▸ Supplied data:

[config.mk]
export PLATFORM = sky130hd
export DESIGN_NAME = sorted_key_table
export DESIGN_NICKNAME = d
export VERILOG_FILES = /design/src/rtl/skt_pkg.sv /design/src/rtl/skt_ram.sv /design/src/rtl/sorted_key_table.sv
export SDC_FILE = /design/constraint.sdc
export NUM_CORES = 2
export LEC_CHECK = 0
export CORE_MARGIN = 2
export CORE_UTILIZATION = 35
export CTS_CLUSTER_DIAMETER = 50
export DETAILED_ROUTE_END_ITERATION = 6
export DONT_BUFFER_PORTS = 1
export SKIP_LAST_GASP = 1
export SYNTH_ARGS = -nofsm -noshare
export SYNTH_HDL_FRONTEND = slang
export SYNTH_SLANG_ARGS = --single-unit
[constraint.sdc]
create_clock -name clk_i -period 6.9 [get_ports clk_i]
set_input_delay 0.345 -clock clk_i [delete_from_list [all_inputs] [get_ports clk_i]]
set_output_delay 0.345 -clock clk_i [all_outputs]
set_load 0.02 [all_outputs]
[src/rtl/skt_pkg.sv]
package skt_pkg;

  // Field widths of the command and result ports
  localparam int unsigned CMD_W  = 3;
  localparam int unsigned KEY_W  = 31;
  localparam int unsigned YEAR_W = 14;
  localparam int unsigned STAT_W = 2;
  localparam int unsigned POS_W  = 7;

  typedef enum logic [CMD_W-1:0] {
    CMD_INSERT = 3'd0,
    CMD_LOOKUP = 3'd1,
    CMD_RANK   = 3'd2,
    CMD_REMOVE = 3'd3,
    CMD_DUMP   = 3'd4
  } cmd_e;

  typedef enum logic [STAT_W-1:0] {
    ST_OK   = 2'd0,
    ST_DUP  = 2'd1,
    ST_MISS = 2'd2,
    ST_FULL = 2'd3
  } status_e;

  typedef enum logic [2:0] {
    S_IDLE,
    S_SCAN,
    S_EXEC,
    S_SHIFT_UP,
    S_INS_WR,
    S_SHIFT_DN,
    S_DUMP
  } state_e;

  // One table entry as held in the RAM
  typedef struct packed {
    logic [KEY_W-1:0]  key;
    logic [YEAR_W-1:0] year;
  } entry_t;

endpackage

[src/rtl/skt_ram.sv]
module skt_ram #(
  parameter int unsigned WIDTH = 8,
  parameter int unsigned DEPTH = 16
) (
  input  logic                                     clk_i,
  input  logic                                     we_i,
  input  logic [(DEPTH > 1 ? $clog2(DEPTH) : 1)-1:0] waddr_i,
  input  logic [WIDTH-1:0]                         wdata_i,
  input  logic                                     re_i,
  input  logic [(DEPTH > 1 ? $clog2(DEPTH) : 1)-1:0] raddr_i,
  output logic [WIDTH-1:0]                         rdata_o
);

  logic [WIDTH-1:0] mem_q [DEPTH];

  // Write port
  always_ff @(posedge clk_i) begin
    if (we_i) begin
      mem_q[waddr_i] <= wdata_i;
    end
  end

  // Registered read port
  always_ff @(posedge clk_i) begin
    if (re_i) begin
      rdata_o <= mem_q[raddr_i];
    end
  end

endmodule
[src/hdl/nprt_pkg.sv]
// ----------------------------------------------------------------------------
// nprt_pkg
// Shared types and codes for the nearest-point-in-range table.
// ----------------------------------------------------------------------------
package nprt_pkg;

  localparam logic [2:0] ACT_REGISTER   = 3'd0;
  localparam logic [2:0] ACT_UNREGISTER = 3'd1;
  localparam logic [2:0] ACT_UPDATE     = 3'd2;
  localparam logic [2:0] ACT_IGNORE     = 3'd3;
  localparam logic [2:0] ACT_NEAREST    = 3'd4;
  localparam logic [2:0] ACT_COLLECT    = 3'd5;

  localparam logic [2:0] STS_OK        = 3'd0;
  localparam logic [2:0] STS_DUP       = 3'd1;
  localparam logic [2:0] STS_NOT_REG   = 3'd2;
  localparam logic [2:0] STS_NONE      = 3'd3;
  localparam logic [2:0] STS_BAD_ACT   = 3'd4;

  localparam int RESULT_CAP = 64;
  localparam int DIST_W     = 50;

  typedef enum logic [1:0] {
    ST_IDLE,
    ST_SCAN,
    ST_EMIT
  } state_e;

  typedef struct packed {
    logic [2:0]         action;
    logic [5:0]         entity_id;
    logic signed [23:0] pos_x;
    logic signed [23:0] pos_y;
    logic               unavailable;
    logic [22:0]        range;
    logic [6:0]         limit;
    logic               sort_by_distance;
  } in_t;

  typedef struct packed {
    logic [2:0]  status;
    logic [5:0]  result_id;
    logic [49:0] distance_sq;
    logic [6:0]  active_count;
    logic        last;
  } out_t;

  // Per-cycle command to every cell of the result chain
  typedef struct packed {
    logic clr;
    logic ins;
    logic pop;
    logic sorted;
  } cell_ctrl_t;

endpackage

[src/hdl/nprt_dist.sv]
// ----------------------------------------------------------------------------
// nprt_dist
// Three-stage squared-distance unit: abs diff, square, sum.
// ----------------------------------------------------------------------------
module nprt_dist
  import nprt_pkg::*;
#(
  parameter int C  = 24,
  parameter int IW = 6
) (
  input  logic                clk_i,
  input  logic                rst_ni,
  input  logic                vld_i,
  input  logic [IW-1:0]       id_i,
  input  logic                ok_i,
  input  logic signed [C-1:0] ox_i,
  input  logic signed [C-1:0] oy_i,
  input  logic signed [C-1:0] px_i,
  input  logic signed [C-1:0] py_i,
  output logic                vld_o,
  output logic [IW-1:0]       id_o,
  output logic                ok_o,
  output logic [2*C:0]        d_o,
  output logic                busy_o
);

  logic signed [C:0] dxs, dys;
  logic [C-1:0]      dx_d, dy_d, dx_q, dy_q;
  logic [2*C-1:0]    sx_q, sy_q;
  logic              v1_q, v2_q, ok1_q, ok2_q;
  logic [IW-1:0]     id1_q, id2_q;

  always_comb begin
    dxs  = {ox_i[C-1], ox_i} - {px_i[C-1], px_i};
    dys  = {oy_i[C-1], oy_i} - {py_i[C-1], py_i};
    dx_d = dxs[C] ? C'(-dxs) : dxs[C-1:0];
    dy_d = dys[C] ? C'(-dys) : dys[C-1:0];
  end

  always_ff @(posedge clk_i or negedge rst_ni) begin
    if (!rst_ni) begin
      v1_q  <= 1'b0;
      v2_q  <= 1'b0;
      vld_o <= 1'b0;
    end else begin
      v1_q  <= vld_i;
      v2_q  <= v1_q;
      vld_o <= v2_q;
    end
  end

  always_ff @(posedge clk_i) begin
    dx_q  <= dx_d;
    dy_q  <= dy_d;
    id1_q <= id_i;
    ok1_q <= ok_i;
    sx_q  <= dx_q * dx_q;
    sy_q  <= dy_q * dy_q;
    id2_q <= id1_q;
    ok2_q <= ok1_q;
    d_o   <= {1'b0, sx_q} + {1'b0, sy_q};
    id_o  <= id2_q;
    ok_o  <= ok2_q;
  end

  assign busy_o = v1_q | v2_q | vld_o;

endmodule
<file path="src/hdl/nprt_pkg.sv">
// ----------------------------------------------------------------------------
// nprt_pkg
// Shared types and codes for the nearest-point-in-range table.
// ----------------------------------------------------------------------------
package nprt_pkg;

  localparam logic [2:0] ACT_REGISTER   = 3'd0;
  localparam logic [2:0] ACT_UNREGISTER = 3'd1;
  localparam logic [2:0] ACT_UPDATE     = 3'd2;
  localparam logic [2:0] ACT_IGNORE     = 3'd3;
  localparam logic [2:0] ACT_NEAREST    = 3'd4;
  localparam logic [2:0] ACT_COLLECT    = 3'd5;

  localparam logic [2:0] STS_OK        = 3'd0;
  localparam logic [2:0] STS_DUP       = 3'd1;
  localparam logic [2:0] STS_NOT_REG   = 3'd2;
  localparam logic [2:0] STS_NONE      = 3'd3;
  localparam logic [2:0] STS_BAD_ACT   = 3'd4;

  localparam int RESULT_CAP = 64;
  localparam int DIST_W     = 50;

  typedef enum logic [1:0] {
    ST_IDLE,
    ST_SCAN,
    ST_EMIT
  } state_e;

  typedef struct packed {
    logic [2:0]         action;
    logic [5:0]         entity_id;
    logic signed [23:0] pos_x;
    logic signed [23:0] pos_y;
    logic               unavailable;
    logic [22:0]        range;
    logic [6:0]         limit;
    logic               sort_by_distance;
  } in_t;

  typedef struct packed {
    logic [2:0]  status;
    logic [5:0]  result_id;
    logic [49:0] distance_sq;
    logic [6:0]  active_count;
    logic        last;
  } out_t;

  // Per-cycle command to every cell of the result chain
  typedef struct packed {
    logic clr;
    logic ins;
    logic pop;
    logic sorted;
  } cell_ctrl_t;

endpackage

</file>
<file path="src/hdl/nprt_cell.sv">
// ----------------------------------------------------------------------------
// nprt_cell
// One cell of the insertion chain: holds one hit, shifts on insert or pop.
// ----------------------------------------------------------------------------
module nprt_cell
  import nprt_pkg::*;
#(
  parameter int IW = 6,
  parameter int DW = 49
) (
  input  logic          clk_i,
  input  logic          rst_ni,
  input  cell_ctrl_t    ctrl_i,
  input  logic [IW-1:0] new_id_i,
  input  logic [DW-1:0] new_d_i,
  input  logic          prev_less_i,
  input  logic          prev_v_i,
  input  logic [IW-1:0] prev_id_i,
  input  logic [DW-1:0] prev_d_i,
  input  logic          next_v_i,
  input  logic [IW-1:0] next_id_i,
  input  logic [DW-1:0] next_d_i,
  output logic          less_o,
  output logic          v_o,
  output logic [IW-1:0] id_o,
  output logic [DW-1:0] d_o
);

  // new item goes in front of this cell's entry
  assign less_o = !v_o || (ctrl_i.sorted && (d_o > new_d_i));

  always_ff @(posedge clk_i or negedge rst_ni) begin
    if (!rst_ni) begin
      v_o <= 1'b0;
    end else if (ctrl_i.clr) begin
      v_o <= 1'b0;
    end else if (ctrl_i.pop) begin
      v_o <= next_v_i;
    end else if (ctrl_i.ins && less_o) begin
      v_o <= prev_less_i ? prev_v_i : 1'b1;
    end
  end

  always_ff @(posedge clk_i) begin
    if (ctrl_i.pop) begin
      id_o <= next_id_i;
      d_o  <= next_d_i;
    end else if (ctrl_i.ins && less_o) begin
      id_o <= prev_less_i ? prev_id_i : new_id_i;
      d_o  <= prev_less_i ? prev_d_i : new_d_i;
    end
  end

endmodule

</file>
<file path="config.mk">
export PLATFORM = sky130hd
export DESIGN_NAME = nprt_cell
export DESIGN_NICKNAME = d
export VERILOG_FILES = /design/src/hdl/nprt_pkg.sv /design/src/hdl/nprt_cell.sv
export SDC_FILE = /design/constraint.sdc
export NUM_CORES = 1
export LEC_CHECK = 0
export ABC_AREA = 1
export BUFFER_PORTS_ARGS = -buffer_cell sky130_fd_sc_hd__buf_2
export CORE_UTILIZATION = 49
export DETAILED_ROUTE_END_ITERATION = 10
export PLACE_DENSITY = 0.84
export SYNTH_ARGS = -nofsm -noshare
export SYNTH_HDL_FRONTEND = slang
export SYNTH_SLANG_ARGS = --single-unit
</file>
<file path="constraint.sdc">
create_clock -name clk_i -period 6.26 [get_ports clk_i]
set_input_delay 1.252 -clock clk_i [delete_from_list [all_inputs] [get_ports clk_i]]
set_output_delay 1.252 -clock clk_i [all_outputs]
set_load 0.005 [all_outputs]
</file>
Word level (Yosys, flattened, before mapping)
Index checks and enable logic that the tools add are counted.
- register bits after elaboration: 56
- output and inout port bits: 57
- logic and storage cells: 20
- order comparisons: 1
- multiplexer cells: 10
- reductions and logical operators: 6
- operator list (cell ; number):
    2-to-1 mux 49 bit ; 3
    greater-than comparator 49 bit ; 1
    2-to-1 mux 6 bit ; 3
    2-to-1 mux 1 bit ; 4
    nonzero test 3 bit ; 1
    logical AND 1 bit ; 2
    nonzero test 2 bit ; 1
    zero test 1 bit ; 1
    logical OR 1 bit ; 1

Depth between registers and ports, before layout
Gate-level depths: netlist of the first run.
- depth after elaboration: 7
- gate-level depth with buffers: 18
- mapped depth without buffers: 18

Least setup slack after synthesis of the first run
Ideal clock, no wire load.
- path type: input-to-reg
- from: in new_d_i[48]
- to: reg d_o[0] (enable)
- library setup time: 0.414 ns
- arrival time: 3.576 ns
- slack: 2.270 ns
- stages on the path: 16
- cell sequence: inv_1 > ha_1 > nand2_1 > inv_2 > nand2_4 > nor2_4 > nand2_2 > nor2_2 > inv_1 > nor2_1 > nand2_1 > nand2_1 > nand2_1 > nand2_2 > nand2_2 > nand2_1
- cells in the longest elaborated chain, start to end: 5
- ends and longest elaborated chain (what ; line ; RTL):
    start: declaration ; nprt_cell.sv:15 ; input logic [DW-1:0] new_d_i,
    greater-than comparator 49 bit ; nprt_cell.sv:30 ; assign less_o = !v_o || (ctrl_i.sorted && (d_o > new_d_i));
    logical AND 1 bit ; nprt_cell.sv:30 ;
    logical OR 1 bit ; nprt_cell.sv:30 ;
    via less_o ; nprt_cell.sv:23 ; output logic less_o,
    logical AND 1 bit ; nprt_cell.sv:48 ; end else if (ctrl_i.ins && less_o) begin
    nonzero test 2 bit (no source line) ; -- ;
    end signal: assignment ; nprt_cell.sv:47 ; d_o <= next_d_i;
    end signal: assignment ; nprt_cell.sv:50 ; d_o <= prev_less_i ? prev_d_i : new_d_i;
    end: declaration ; nprt_cell.sv:26 ; output logic [DW-1:0] d_o
The timed path passes the listed nets, and every way through them passes these cells.
A chain may end at the register's enable or synchronous reset.

Worst setup path in the final report of the first run
- from: in new_d_i[48]
- to: out less_o
- cells in the longest elaborated chain, start to end: 3
- ends and longest elaborated chain (what ; line):
    greater-than comparator 49 bit ; nprt_cell.sv:30
    logical AND 1 bit ; nprt_cell.sv:30
    logical OR 1 bit ; nprt_cell.sv:30
    end: declaration ; nprt_cell.sv:23
No other way between the ends.
==> src/hdl/nprt_ram.sv <==
// ----------------------------------------------------------------------------
// nprt_ram
// Generic single-port RAM, registered read.
// ----------------------------------------------------------------------------
module nprt_ram #(
  parameter int WIDTH = 8,
  parameter int DEPTH = 64
) (
  input  logic                     clk_i,
  input  logic                     we_i,
  input  logic [$clog2(DEPTH)-1:0] addr_i,
  input  logic [WIDTH-1:0]         wdata_i,
  output logic [WIDTH-1:0]         rdata_o
);

  logic [WIDTH-1:0] mem_q [DEPTH];

  always_ff @(posedge clk_i) begin
    if (we_i) begin
      mem_q[addr_i] <= wdata_i;
    end
    rdata_o <= mem_q[addr_i];
  end

endmodule
**config.mk**
```make
export PLATFORM = sky130hd
export DESIGN_NAME = shape_overlap_tester_unit
export DESIGN_NICKNAME = d
export VERILOG_FILES = /design/src/sv/sot_pkg.sv /design/src/sv/shape_overlap_tester_unit.sv
export SDC_FILE = /design/constraint.sdc
export NUM_CORES = 2
export LEC_CHECK = 0
export BUFFER_PORTS_ARGS = -buffer_cell sky130_fd_sc_hd__buf_2
export CORE_ASPECT_RATIO = 0.75
export CORE_MARGIN = 2
export CORE_UTILIZATION = 66
export DETAILED_ROUTE_END_ITERATION = 12
export GPL_TIMING_DRIVEN = 0
export HOLD_SLACK_MARGIN = 0.05
export PLACE_DENSITY = 0.93
export SLEW_MARGIN = 20
export SYNTH_ARGS = -nofsm -noshare
export SYNTH_HDL_FRONTEND = slang
export SYNTH_SLANG_ARGS = --single-unit
```
**constraint.sdc**
```tcl
create_clock -name clk -period 19 [get_ports clk]
set_input_delay 1.9 -clock clk [delete_from_list [all_inputs] [get_ports clk]]
set_output_delay 1.9 -clock clk [all_outputs]
set_load 0.03 [all_outputs]
```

▸ Task: Select from the material above each line in which the string "config" appears, and list those lines.

▸ Answer for this exercise:
[config.mk]
<file path="config.mk">
**config.mk**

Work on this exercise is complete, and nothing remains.